Speaker
Description
As confirmed by theory and measurements, one, two or three neutrons are emitted frequently in ultraperipheral collisions (UPC) of heavy relativistic nuclei, in particular, $^{208}$Pb. The exchange of soft equivalent Weizs\"{a}cker--Williams photons dominates in such interactions. This leads to the excitation and decay of Giant Dipole Resonances (GDR) in colliding nuclei typically below the proton emission threshold. Less is known about the electromagnetic dissociation of $^{208}$Pb induced by more energetic photons leading to more violent fragmentation of $^{208}$Pb.
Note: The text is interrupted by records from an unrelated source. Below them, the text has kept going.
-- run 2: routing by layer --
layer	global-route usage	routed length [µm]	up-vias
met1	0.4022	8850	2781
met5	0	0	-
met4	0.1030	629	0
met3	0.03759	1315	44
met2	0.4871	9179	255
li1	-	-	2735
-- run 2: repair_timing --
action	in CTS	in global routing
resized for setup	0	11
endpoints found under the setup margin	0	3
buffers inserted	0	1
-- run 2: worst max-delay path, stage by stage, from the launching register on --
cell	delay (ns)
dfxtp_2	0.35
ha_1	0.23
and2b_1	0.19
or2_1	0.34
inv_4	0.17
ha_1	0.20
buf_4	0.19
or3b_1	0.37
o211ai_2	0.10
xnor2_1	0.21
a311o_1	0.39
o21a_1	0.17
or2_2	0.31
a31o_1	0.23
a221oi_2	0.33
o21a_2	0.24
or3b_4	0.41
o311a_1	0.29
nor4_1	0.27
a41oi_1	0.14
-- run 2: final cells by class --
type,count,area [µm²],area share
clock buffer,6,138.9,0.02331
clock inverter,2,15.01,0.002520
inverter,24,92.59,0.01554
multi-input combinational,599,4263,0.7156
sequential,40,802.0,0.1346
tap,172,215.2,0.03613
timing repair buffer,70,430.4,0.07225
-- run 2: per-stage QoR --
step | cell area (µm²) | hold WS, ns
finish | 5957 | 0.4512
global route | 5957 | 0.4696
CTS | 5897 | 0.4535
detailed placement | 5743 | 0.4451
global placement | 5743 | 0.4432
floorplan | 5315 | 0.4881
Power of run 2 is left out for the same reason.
[src/rtl/lsu_pkg.sv]
// Shared encodings, FSM state constants and lane helpers for the load/store unit.
package lsu_pkg;

    localparam int unsigned LANE_W = 32;

    // Access size encodings
    localparam logic [1:0] SIZE_B = 2'b00;
    localparam logic [1:0] SIZE_H = 2'b01;
    localparam logic [1:0] SIZE_W = 2'b10;

    // FSM states
    typedef logic [2:0] lsu_state_t;
    localparam lsu_state_t ST_IDLE    = 3'd0;
    localparam lsu_state_t ST_READ    = 3'd1;
    localparam lsu_state_t ST_CAPTURE = 3'd2;
    localparam lsu_state_t ST_WRITE   = 3'd3;
    localparam lsu_state_t ST_RESP    = 3'd4;

    // Pull the addressed byte/half out of a memory word and extend it to 32 bits
    function automatic logic [LANE_W-1:0] lane_extract(
        input logic [LANE_W-1:0] data,
        input logic [1:0]        size,
        input logic [1:0]        offset,
        input logic              is_unsigned
    );
        logic [7:0]        b;
        logic [15:0]       h;
        logic [LANE_W-1:0] r;
        case (offset)
            2'd0:    b = data[7:0];
            2'd1:    b = data[15:8];
            2'd2:    b = data[23:16];
            default: b = data[31:24];
        endcase
        h = offset[1] ? data[31:16] : data[15:0];
        case (size)
            SIZE_B:  r = is_unsigned ? {24'h0, b} : {{24{b[7]}}, b};
            SIZE_H:  r = is_unsigned ? {16'h0, h} : {{16{h[15]}}, h};
            default: r = data;
        endcase
        return r;
    endfunction

    // Replace the addressed byte/half of a memory word with right-justified store data
    function automatic logic [LANE_W-1:0] lane_merge(
        input logic [LANE_W-1:0] word,
        input logic [LANE_W-1:0] data,
        input logic [1:0]        size,
        input logic [1:0]        offset
    );
        logic [LANE_W-1:0] r;
        r = word;
        case (size)
            SIZE_B: begin
                case (offset)
                    2'd0:    r[7:0]   = data[7:0];
                    2'd1:    r[15:8]  = data[7:0];
                    2'd2:    r[23:16] = data[7:0];
                    default: r[31:24] = data[7:0];
                endcase
            end
            SIZE_H: begin
                if (offset[1]) r[31:16] = data[15:0];
                else           r[15:0]  = data[15:0];
            end
            default: r = data;
        endcase
        return r;
    endfunction

endpackage

[src/rtl/lsu_align.sv]
// Combinational lane logic: load extraction and sub-word store merge.
module lsu_align
    import lsu_pkg::*;
(
    input  logic [31:0] rd_word,
    input  logic [31:0] wr_data,
    input  logic [1:0]  size,
    input  logic [1:0]  offset,
    input  logic        is_unsigned,
    output logic [31:0] load_data_c,
    output logic [31:0] merge_data_c
);

    // Both lane results computed from the word currently returned by memory
    always_comb begin
        load_data_c  = lane_extract(rd_word, size, offset, is_unsigned);
        merge_data_c = lane_merge(rd_word, wr_data, size, offset);
    end

endmodule

[src/rtl/load_store_unit.sv]
// Memory-stage load/store unit in front of a word-addressed, level-sensitive data memory.
module load_store_unit
    import lsu_pkg::*;
#(
    parameter int unsigned DEPTH  = 64,
    parameter int unsigned ADDR_W = 32,
    parameter int unsigned DATA_W = 32
) (
    input  logic              clk,
    input  logic              rst_n,
    input  logic              req_valid,
    output logic              req_ready,
    input  logic              req_we,
    input  logic [1:0]        req_size,
    input  logic              req_unsigned,
    input  logic [ADDR_W-1:0] req_addr,
    input  logic [DATA_W-1:0] req_wdata,
    output logic              resp_valid,
    input  logic              resp_ready,
    output logic [DATA_W-1:0] resp_rdata,
    output logic              resp_err,
    output logic [ADDR_W-1:0] mem_addr,
    output logic              mem_read,
    output logic              mem_write,
    output logic [DATA_W-1:0] mem_wdata,
    input  logic [DATA_W-1:0] mem_rdata
);

    localparam logic [ADDR_W-1:0] DEPTH_WORDS = ADDR_W'(DEPTH);

    lsu_state_t        state_q,      state_d;
    logic              we_q,         we_d;
    logic [1:0]        size_q,       size_d;
    logic              uns_q,        uns_d;
    logic [1:0]        off_q,        off_d;
    logic [DATA_W-1:0] wdata_q,      wdata_d;
    logic              req_ready_q,  req_ready_d;
    logic              resp_valid_q, resp_valid_d;
    logic [DATA_W-1:0] resp_rdata_q, resp_rdata_d;
    logic              resp_err_q,   resp_err_d;
    logic [ADDR_W-1:0] mem_addr_q,   mem_addr_d;
    logic              mem_read_q,   mem_read_d;
    logic              mem_write_q,  mem_write_d;
    logic [DATA_W-1:0] mem_wdata_q,  mem_wdata_d;

    logic              req_err_c;
    logic [DATA_W-1:0] load_data_c;
    logic [DATA_W-1:0] merge_data_c;

    lsu_align u_align (
        .rd_word      (mem_rdata),
        .wr_data      (wdata_q),
        .size         (size_q),
        .offset       (off_q),
        .is_unsigned  (uns_q),
        .load_data_c  (load_data_c),
        .merge_data_c (merge_data_c)
    );

    // Reject illegal size, misalignment and word index beyond the memory
    always_comb begin
        req_err_c = 1'b0;
        if (req_size == 2'b11)                                  req_err_c = 1'b1;
        if (req_size == SIZE_H && req_addr[0])                  req_err_c = 1'b1;
        if (req_size == SIZE_W && (req_addr[1:0] != 2'b00))     req_err_c = 1'b1;
        if ((req_addr >> 2) >= DEPTH_WORDS)                     req_err_c = 1'b1;
    end

    // Next-state and registered-output logic
    always_comb begin
        state_d      = state_q;
        we_d         = we_q;
        size_d       = size_q;
        uns_d        = uns_q;
        off_d        = off_q;
        wdata_d      = wdata_q;
        resp_rdata_d = resp_rdata_q;
        resp_err_d   = resp_err_q;
        mem_addr_d   = mem_addr_q;
        mem_wdata_d  = mem_wdata_q;

        case (state_q)
            ST_IDLE: begin
                if (req_valid && req_ready_q) begin
                    we_d        = req_we;
                    size_d      = req_size;
                    uns_d       = req_unsigned;
                    off_d       = req_addr[1:0];
                    wdata_d     = req_wdata;
                    mem_addr_d  = req_addr >> 2;
                    mem_wdata_d = req_wdata;
                    if (req_err_c) begin
                        state_d      = ST_RESP;
                        resp_err_d   = 1'b1;
                        resp_rdata_d = '0;
                    end else if (req_we && req_size == SIZE_W) begin
                        state_d = ST_WRITE;
                    end else begin
                        state_d = ST_READ;
                    end
                end
            end
            ST_READ: begin
                state_d = ST_CAPTURE;
            end
            ST_CAPTURE: begin
                // Memory word is sampled here; only the merged write data moves outside IDLE
                if (we_q) begin
                    state_d     = ST_WRITE;
                    mem_wdata_d = merge_data_c;
                end else begin
                    state_d      = ST_RESP;
                    resp_rdata_d = load_data_c;
                    resp_err_d   = 1'b0;
                end
            end
            ST_WRITE: begin
                state_d      = ST_RESP;
                resp_rdata_d = '0;
                resp_err_d   = 1'b0;
            end
            ST_RESP: begin
                if (resp_ready) state_d = ST_IDLE;
            end
            default: begin
                state_d = ST_IDLE;
            end
        endcase

        req_ready_d  = (state_d == ST_IDLE);
        resp_valid_d = (state_d == ST_RESP);
        mem_read_d   = (state_d == ST_READ) || (state_d == ST_CAPTURE);
        mem_write_d  = (state_d == ST_WRITE);
    end

    // State and output registers; reset aborts any operation and drops mem_write at once
    always_ff @(posedge clk or negedge rst_n) begin
        if (!rst_n) begin
            state_q      <= ST_IDLE;
            we_q         <= 1'b0;
            size_q       <= 2'b00;
            uns_q        <= 1'b0;
            off_q        <= 2'b00;
            wdata_q      <= '0;
            req_ready_q  <= 1'b1;
            resp_valid_q <= 1'b0;
            resp_rdata_q <= '0;
            resp_err_q   <= 1'b0;
            mem_addr_q   <= '0;
            mem_read_q   <= 1'b0;
            mem_write_q  <= 1'b0;
            mem_wdata_q  <= '0;
        end else begin
            state_q      <= state_d;
            we_q         <= we_d;
            size_q       <= size_d;
            uns_q        <= uns_d;
            off_q        <= off_d;
            wdata_q      <= wdata_d;
            req_ready_q  <= req_ready_d;
            resp_valid_q <= resp_valid_d;
            resp_rdata_q <= resp_rdata_d;
            resp_err_q   <= resp_err_d;
            mem_addr_q   <= mem_addr_d;
            mem_read_q   <= mem_read_d;
            mem_write_q  <= mem_write_d;
            mem_wdata_q  <= mem_wdata_d;
        end
    end

    assign req_ready  = req_ready_q;
    assign resp_valid = resp_valid_q;
    assign resp_rdata = resp_rdata_q;
    assign resp_err   = resp_err_q;
    assign mem_addr   = mem_addr_q;
    assign mem_read   = mem_read_q;
    assign mem_write  = mem_write_q;
    assign mem_wdata  = mem_wdata_q;

endmodule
The UPC of lead nuclei at the LHC were simulated with Relativistic ELectromagnetic Dissociation (RELDIS) model to evaluate the contribution of photonuclear reactions in the domain of quasideuteron absorption and at higher photon energies. It was found that $^{208}$Pb dissociates into a single nuclear residue and several protons and neutrons with a negligible contribution of photofission. The cross sections of production of Pb, Tl, Hg, Au, Pt, Ir, Os, Re, W, Ta and Hf were calculated along with the cross sections of emission of given numbers of protons. The contributions to these cross sections from the GDR excitations (7--40~MeV), quasideuteron absorption (40--140~MeV) and hadron photoproduction on intranuclear nucleons at higher photon energies were calculated. The cross sections of production of specific isotopes $^{197,198,...207}$Tl were also calculated, and the contribution of the quasideuteron absorption to the production of the heaviest thallium isotopes was shown. It was demonstrated that due to the presence of a single heavy residue in the final state mostly accompanied by protons and neutrons, the cross sections of the production of specific elements can be well approximated by the proton emission cross sections, which can be measured in the ALICE experiment at the LHC.